Don’t manage to the metrics. Metrics should only inform, not determine your decisions.

Strategies for Effective Data Quality Metrics

The general advice for how to succeed with metrics is directly applicable to data quality metrics. In my experience, the following strategies prove effective in practice:

Trends are better than scalars. Knowing that the current quality level is 87%, which is a scalar value, is interesting but not particularly useful in practice. Knowing that the current level of quality has been rising steadily over the last three months to 87%, has remained flat over the previous three months at 87%, or has been falling for the last three months to 87% is much more valuable. For example, in Figure 1, we see that the current outlier rate for a data source is 0.19%, which for this organization is very low. We’re clearly doing well. But, we also see that the outlier rate has been trending upwards over the last few months, so we’re not doing so well after all.
Distributions are better than scalars. Knowing how data is distributed, perhaps as a statistical distribution of values or as a distribution by category, can provide valuable insight. For example, in Figure 1 the right-most chart shows us how the outlier rate is distributed across the primary tables in this database. We see that the Loan table, followed by the Policy table, seems to be the most problematic. This is valuable information that would allow us to focus out data repair efforts (if appropriate).
Never rely on a single metric. It is the combination of metrics, each providing different insights, that enables you to determine how well you are meeting an objective.
Prefer automated over manual measures. Once the initial investment in tooling has been made, automated measures are less expensive to gather, are less likely to have been gamed, and guaranteed to be tracked.
Metrics must be timely. Would you be happy to discover that the Outlier rate in Figure 1 was calculated four months ago, before you had a push to clean up your data? Probably not. But what if it was calculated an hour ago?
Compete against yourself. Comparing people, teams, or even divisions based on metrics is a recipe for dysfunction. In competitive situations, people will do everything they can to game the metrics in their favor, rather than focusing on the behaviors you were hoping to engender via your metrics strategy.
Metrics must provide positive value. The benefit derived from the metric must exceed the cost of measuring it.
Prefer leading over trailing metrics. A trailing metric helps you to understand the past, and a leading metric allows you to predict the future.
Whether a metric is trailing or leading depends on context. For example, defect trend is a trailing metric when used to describe the quality of your work. It is a leading indicator when used to determine the likelihood of releasing on schedule (a long-term trend of a growing backlogof defects indicates you’re likely to run out of time to fix the problems).

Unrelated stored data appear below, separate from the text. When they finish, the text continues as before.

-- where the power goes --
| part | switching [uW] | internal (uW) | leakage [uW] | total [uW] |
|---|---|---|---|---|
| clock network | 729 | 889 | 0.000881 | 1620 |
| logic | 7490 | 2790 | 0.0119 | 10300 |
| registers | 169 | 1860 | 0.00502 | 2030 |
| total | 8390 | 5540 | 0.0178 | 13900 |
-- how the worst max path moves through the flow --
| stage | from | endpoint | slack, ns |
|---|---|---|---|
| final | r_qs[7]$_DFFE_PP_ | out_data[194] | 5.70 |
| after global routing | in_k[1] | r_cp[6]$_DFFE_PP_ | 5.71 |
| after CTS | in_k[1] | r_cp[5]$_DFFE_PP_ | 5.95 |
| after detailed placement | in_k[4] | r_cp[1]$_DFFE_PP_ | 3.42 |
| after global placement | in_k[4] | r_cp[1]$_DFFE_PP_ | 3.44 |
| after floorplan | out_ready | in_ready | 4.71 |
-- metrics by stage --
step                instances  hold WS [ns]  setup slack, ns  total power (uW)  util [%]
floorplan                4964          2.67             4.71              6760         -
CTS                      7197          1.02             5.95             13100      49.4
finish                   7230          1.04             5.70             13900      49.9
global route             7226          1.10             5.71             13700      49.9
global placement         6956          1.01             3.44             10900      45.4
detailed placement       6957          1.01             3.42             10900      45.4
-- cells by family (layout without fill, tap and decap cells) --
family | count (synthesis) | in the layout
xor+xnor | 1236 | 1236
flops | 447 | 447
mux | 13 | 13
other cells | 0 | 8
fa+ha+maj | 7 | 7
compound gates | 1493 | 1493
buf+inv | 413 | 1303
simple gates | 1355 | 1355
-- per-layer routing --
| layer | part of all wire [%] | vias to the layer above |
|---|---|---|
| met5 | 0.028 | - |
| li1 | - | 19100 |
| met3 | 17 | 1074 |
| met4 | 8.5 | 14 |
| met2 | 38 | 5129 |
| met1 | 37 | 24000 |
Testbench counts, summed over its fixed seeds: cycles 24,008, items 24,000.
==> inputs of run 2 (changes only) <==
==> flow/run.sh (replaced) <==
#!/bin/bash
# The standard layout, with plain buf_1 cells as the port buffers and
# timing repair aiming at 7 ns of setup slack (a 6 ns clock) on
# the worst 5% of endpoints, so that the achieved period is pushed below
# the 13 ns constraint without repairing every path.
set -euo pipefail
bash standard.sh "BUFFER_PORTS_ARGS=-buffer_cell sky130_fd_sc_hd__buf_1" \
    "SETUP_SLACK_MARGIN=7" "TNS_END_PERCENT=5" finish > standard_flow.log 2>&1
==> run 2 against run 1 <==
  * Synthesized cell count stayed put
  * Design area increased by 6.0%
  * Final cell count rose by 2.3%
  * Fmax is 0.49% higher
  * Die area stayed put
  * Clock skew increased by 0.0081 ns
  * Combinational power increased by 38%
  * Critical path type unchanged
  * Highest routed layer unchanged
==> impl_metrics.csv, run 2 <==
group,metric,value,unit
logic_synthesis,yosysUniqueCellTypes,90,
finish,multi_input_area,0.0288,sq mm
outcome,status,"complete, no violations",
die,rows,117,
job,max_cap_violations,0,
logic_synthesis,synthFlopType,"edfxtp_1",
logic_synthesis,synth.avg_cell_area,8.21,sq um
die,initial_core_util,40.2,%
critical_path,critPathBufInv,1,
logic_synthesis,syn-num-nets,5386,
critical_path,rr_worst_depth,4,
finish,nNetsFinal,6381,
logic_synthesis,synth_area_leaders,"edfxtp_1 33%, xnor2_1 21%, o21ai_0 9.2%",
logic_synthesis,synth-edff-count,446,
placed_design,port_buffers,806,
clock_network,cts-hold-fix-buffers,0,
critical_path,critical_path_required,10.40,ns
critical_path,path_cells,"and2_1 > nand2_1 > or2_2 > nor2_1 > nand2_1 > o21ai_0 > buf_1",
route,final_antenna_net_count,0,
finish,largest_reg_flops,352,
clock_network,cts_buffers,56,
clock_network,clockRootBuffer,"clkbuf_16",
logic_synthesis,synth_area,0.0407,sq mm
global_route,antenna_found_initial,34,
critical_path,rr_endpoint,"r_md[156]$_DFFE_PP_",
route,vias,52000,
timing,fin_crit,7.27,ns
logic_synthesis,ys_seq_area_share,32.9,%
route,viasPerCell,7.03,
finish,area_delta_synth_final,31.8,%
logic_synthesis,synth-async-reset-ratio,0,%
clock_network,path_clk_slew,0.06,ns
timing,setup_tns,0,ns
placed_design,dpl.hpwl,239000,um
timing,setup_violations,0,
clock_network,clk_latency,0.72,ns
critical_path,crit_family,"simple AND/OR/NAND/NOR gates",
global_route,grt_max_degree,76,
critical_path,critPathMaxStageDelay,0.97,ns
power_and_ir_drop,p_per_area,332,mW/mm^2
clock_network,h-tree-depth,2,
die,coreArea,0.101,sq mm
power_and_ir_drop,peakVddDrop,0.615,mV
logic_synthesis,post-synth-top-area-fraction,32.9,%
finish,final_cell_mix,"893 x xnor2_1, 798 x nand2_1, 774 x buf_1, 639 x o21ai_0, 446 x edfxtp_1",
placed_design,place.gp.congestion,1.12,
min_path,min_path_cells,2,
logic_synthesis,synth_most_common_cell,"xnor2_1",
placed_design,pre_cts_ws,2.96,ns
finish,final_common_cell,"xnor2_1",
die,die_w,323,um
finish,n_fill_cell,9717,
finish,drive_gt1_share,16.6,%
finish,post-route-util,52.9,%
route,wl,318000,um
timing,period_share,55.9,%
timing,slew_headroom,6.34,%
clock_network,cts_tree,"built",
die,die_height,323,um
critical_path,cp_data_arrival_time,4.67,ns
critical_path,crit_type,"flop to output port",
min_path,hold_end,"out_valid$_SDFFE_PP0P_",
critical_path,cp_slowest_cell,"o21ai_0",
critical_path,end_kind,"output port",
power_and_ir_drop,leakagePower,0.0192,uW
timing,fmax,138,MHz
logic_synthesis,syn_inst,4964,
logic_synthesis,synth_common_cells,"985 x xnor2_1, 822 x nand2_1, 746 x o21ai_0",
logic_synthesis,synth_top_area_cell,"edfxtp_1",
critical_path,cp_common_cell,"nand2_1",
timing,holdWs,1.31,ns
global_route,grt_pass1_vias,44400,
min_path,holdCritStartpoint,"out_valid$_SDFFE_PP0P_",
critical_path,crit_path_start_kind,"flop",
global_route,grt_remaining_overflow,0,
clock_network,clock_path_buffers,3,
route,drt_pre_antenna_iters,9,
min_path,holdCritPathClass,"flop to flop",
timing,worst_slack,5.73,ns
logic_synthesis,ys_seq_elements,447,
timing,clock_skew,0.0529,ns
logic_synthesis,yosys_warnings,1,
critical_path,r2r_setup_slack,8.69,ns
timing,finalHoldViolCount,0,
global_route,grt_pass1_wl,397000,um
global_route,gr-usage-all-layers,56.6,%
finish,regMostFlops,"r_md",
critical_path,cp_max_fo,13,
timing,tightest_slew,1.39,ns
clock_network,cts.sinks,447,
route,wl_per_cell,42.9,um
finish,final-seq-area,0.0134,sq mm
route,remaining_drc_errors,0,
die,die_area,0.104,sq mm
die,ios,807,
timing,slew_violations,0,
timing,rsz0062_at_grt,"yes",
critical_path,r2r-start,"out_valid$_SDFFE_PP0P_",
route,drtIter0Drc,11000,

Figure 1. Communicating a metric as a scalar, a trend, and as a distribution (click to enlarge).

Parting Thoughts

I believe that data, in particular enterprise data, should be treated as an asset. The implication is that your organization should actively strive to ensure that your data is of high quality. This includes having a pragmatic enterprise metadata program, adopting modern data quality practices, and adopting a pragmatic data quality metrics strategy.

Source

Some material in the article was adapted from my book Not Just Data: How to Deliver Continuous Enterprise Data.